What to work on ▸
The lines needed are those from the start of the records through the line holding "cell and delay", each copied exactly.

Material provided ▸
○ ○ ○

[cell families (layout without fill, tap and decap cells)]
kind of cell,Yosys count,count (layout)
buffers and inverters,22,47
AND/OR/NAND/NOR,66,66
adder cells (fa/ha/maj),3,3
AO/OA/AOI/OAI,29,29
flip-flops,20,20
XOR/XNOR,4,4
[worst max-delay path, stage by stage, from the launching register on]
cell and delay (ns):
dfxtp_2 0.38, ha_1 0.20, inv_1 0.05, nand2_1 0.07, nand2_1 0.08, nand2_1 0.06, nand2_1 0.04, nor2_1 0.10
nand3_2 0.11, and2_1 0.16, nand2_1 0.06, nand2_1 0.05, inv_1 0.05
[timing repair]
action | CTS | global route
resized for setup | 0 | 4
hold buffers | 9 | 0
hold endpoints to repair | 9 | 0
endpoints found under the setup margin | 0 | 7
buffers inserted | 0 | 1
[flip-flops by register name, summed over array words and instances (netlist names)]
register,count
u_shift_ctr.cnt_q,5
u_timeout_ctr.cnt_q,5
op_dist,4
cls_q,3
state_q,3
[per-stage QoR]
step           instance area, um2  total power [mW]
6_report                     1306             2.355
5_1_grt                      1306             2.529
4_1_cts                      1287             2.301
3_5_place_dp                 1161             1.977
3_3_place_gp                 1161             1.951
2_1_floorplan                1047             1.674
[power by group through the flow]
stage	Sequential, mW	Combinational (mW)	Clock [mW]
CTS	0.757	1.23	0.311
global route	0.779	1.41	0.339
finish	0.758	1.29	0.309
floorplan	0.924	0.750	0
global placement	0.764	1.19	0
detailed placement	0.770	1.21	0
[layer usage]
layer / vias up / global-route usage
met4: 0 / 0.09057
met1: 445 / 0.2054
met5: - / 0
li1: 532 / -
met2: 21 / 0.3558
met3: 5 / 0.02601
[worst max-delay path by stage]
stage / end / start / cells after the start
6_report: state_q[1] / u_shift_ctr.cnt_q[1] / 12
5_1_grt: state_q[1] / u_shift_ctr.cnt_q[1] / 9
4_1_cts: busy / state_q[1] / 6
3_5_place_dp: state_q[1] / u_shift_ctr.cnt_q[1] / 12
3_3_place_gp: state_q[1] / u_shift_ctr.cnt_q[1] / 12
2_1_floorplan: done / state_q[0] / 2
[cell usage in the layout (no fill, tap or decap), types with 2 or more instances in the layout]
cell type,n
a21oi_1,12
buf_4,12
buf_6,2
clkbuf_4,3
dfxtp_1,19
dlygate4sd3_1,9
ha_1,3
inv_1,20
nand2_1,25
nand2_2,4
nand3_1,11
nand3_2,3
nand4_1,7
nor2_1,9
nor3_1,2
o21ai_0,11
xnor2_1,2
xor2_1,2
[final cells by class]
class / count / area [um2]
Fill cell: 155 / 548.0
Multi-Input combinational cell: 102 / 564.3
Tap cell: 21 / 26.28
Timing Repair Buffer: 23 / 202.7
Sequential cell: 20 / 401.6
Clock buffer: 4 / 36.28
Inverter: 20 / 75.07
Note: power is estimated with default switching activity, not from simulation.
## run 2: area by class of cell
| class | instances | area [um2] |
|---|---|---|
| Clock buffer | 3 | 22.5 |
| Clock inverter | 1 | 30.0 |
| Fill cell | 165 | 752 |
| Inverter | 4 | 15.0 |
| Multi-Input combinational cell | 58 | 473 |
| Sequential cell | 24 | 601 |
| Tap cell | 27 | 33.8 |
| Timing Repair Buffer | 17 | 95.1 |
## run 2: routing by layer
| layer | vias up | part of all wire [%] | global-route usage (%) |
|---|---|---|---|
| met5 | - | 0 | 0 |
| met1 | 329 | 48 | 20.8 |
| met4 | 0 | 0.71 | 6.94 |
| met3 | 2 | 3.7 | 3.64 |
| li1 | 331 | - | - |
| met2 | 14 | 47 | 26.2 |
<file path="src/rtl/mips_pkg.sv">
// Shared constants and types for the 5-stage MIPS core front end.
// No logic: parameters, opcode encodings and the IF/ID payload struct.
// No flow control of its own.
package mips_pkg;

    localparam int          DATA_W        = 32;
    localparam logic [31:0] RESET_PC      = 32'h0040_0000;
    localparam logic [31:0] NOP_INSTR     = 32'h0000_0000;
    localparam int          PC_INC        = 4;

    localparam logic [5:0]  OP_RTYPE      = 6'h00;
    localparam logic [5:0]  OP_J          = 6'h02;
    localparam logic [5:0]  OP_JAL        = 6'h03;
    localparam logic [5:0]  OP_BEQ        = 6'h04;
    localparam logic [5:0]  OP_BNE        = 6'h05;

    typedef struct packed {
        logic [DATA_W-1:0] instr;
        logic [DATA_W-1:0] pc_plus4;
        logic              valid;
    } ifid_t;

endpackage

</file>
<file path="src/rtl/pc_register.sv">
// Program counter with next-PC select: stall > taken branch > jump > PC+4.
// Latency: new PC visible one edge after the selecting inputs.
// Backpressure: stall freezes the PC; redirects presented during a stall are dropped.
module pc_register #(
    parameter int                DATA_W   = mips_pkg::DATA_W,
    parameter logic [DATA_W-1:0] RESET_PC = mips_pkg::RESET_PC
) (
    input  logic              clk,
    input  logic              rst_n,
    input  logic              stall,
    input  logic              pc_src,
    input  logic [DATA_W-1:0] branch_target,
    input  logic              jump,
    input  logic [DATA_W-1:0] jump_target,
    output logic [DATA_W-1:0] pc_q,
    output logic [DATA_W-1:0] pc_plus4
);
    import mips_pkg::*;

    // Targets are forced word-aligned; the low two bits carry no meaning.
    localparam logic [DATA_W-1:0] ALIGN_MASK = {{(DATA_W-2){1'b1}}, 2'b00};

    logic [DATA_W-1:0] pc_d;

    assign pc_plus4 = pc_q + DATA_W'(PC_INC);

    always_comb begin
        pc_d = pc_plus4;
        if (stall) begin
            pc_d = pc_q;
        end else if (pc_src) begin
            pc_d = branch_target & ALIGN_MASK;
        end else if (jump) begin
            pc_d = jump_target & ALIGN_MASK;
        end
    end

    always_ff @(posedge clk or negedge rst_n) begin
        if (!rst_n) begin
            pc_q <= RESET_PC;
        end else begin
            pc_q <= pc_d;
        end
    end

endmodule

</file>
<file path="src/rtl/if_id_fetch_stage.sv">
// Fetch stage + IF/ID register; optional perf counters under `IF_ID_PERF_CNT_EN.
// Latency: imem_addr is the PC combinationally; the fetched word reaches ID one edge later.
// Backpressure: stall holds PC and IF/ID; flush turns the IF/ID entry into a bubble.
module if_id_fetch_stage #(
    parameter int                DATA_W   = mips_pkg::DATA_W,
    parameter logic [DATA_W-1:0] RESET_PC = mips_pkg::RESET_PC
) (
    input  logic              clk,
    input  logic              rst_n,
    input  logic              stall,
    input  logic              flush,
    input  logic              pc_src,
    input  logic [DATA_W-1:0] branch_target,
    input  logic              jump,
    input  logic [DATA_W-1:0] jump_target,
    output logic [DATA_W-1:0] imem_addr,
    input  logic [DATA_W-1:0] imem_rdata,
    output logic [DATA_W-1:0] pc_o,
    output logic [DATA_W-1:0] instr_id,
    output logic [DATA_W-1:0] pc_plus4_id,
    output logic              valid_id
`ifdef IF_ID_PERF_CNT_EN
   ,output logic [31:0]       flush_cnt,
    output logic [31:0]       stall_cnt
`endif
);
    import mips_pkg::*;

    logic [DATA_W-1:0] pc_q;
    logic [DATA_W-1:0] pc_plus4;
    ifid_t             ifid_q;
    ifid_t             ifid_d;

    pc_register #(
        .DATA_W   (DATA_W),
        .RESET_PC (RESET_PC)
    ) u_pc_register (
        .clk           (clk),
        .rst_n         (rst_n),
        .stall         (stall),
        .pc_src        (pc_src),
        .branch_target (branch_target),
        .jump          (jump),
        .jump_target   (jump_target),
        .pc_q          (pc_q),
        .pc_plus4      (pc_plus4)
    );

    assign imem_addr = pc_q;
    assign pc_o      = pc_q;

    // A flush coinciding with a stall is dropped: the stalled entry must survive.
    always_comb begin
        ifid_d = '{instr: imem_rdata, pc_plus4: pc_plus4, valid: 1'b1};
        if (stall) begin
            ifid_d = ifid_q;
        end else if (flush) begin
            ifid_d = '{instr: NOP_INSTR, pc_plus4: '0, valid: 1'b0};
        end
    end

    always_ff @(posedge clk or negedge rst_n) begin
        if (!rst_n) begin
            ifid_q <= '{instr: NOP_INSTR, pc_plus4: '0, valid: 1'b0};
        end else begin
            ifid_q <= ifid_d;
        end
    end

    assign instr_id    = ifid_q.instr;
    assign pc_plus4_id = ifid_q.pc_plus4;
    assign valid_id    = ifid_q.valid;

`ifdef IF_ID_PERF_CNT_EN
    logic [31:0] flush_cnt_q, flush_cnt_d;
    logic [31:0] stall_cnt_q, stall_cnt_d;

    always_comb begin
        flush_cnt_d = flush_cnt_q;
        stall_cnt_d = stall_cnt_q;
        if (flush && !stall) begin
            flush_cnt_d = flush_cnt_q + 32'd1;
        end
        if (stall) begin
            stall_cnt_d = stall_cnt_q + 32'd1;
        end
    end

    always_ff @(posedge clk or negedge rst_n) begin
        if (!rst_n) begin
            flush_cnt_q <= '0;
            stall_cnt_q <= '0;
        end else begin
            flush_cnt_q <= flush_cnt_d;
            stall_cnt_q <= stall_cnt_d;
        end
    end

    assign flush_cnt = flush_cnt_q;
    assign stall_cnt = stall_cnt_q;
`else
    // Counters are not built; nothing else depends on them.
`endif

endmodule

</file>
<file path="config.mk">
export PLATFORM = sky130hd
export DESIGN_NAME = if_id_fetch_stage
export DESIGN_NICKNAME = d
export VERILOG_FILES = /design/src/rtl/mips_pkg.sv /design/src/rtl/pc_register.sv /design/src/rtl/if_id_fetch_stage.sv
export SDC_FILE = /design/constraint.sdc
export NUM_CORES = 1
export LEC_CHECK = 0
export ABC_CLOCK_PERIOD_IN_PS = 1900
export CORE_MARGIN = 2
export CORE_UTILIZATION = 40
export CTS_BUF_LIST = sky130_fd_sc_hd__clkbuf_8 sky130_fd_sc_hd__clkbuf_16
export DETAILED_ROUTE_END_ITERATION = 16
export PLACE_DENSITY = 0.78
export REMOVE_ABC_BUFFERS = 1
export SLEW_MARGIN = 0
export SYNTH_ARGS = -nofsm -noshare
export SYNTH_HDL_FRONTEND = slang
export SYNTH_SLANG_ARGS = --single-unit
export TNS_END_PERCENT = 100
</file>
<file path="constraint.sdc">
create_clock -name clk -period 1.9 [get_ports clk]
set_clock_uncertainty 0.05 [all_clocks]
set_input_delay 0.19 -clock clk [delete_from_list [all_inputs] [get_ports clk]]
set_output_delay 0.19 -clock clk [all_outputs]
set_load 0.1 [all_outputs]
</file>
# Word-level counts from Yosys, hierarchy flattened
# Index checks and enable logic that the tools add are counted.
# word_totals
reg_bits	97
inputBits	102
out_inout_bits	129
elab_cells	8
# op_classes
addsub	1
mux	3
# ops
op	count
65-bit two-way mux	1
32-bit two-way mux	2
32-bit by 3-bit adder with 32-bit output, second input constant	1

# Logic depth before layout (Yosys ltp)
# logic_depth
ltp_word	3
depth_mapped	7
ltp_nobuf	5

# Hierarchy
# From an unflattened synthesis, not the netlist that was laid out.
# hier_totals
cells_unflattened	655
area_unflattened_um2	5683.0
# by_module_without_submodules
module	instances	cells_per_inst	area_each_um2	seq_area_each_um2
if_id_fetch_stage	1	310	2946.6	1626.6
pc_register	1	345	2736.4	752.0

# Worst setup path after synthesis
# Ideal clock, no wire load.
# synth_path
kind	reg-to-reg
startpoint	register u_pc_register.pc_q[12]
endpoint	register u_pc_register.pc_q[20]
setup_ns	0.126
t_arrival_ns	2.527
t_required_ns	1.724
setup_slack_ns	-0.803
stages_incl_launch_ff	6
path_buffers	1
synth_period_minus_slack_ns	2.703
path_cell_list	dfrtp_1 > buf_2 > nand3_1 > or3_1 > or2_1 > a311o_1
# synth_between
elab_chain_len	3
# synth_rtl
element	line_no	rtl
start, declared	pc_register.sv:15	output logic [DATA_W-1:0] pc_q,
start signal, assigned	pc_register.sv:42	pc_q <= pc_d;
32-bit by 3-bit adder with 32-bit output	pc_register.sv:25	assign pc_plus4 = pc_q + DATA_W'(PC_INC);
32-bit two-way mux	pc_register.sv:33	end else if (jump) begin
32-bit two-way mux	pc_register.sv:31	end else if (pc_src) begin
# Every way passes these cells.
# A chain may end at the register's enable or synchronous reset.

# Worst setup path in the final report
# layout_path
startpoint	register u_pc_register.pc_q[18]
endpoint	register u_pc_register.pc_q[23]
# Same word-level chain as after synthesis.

○ ○ ○

Final answer ▸
[cell families (layout without fill, tap and decap cells)]
kind of cell,Yosys count,count (layout)
buffers and inverters,22,47
AND/OR/NAND/NOR,66,66
adder cells (fa/ha/maj),3,3
AO/OA/AOI/OAI,29,29
flip-flops,20,20
XOR/XNOR,4,4
[worst max-delay path, stage by stage, from the launching register on]
cell and delay (ns):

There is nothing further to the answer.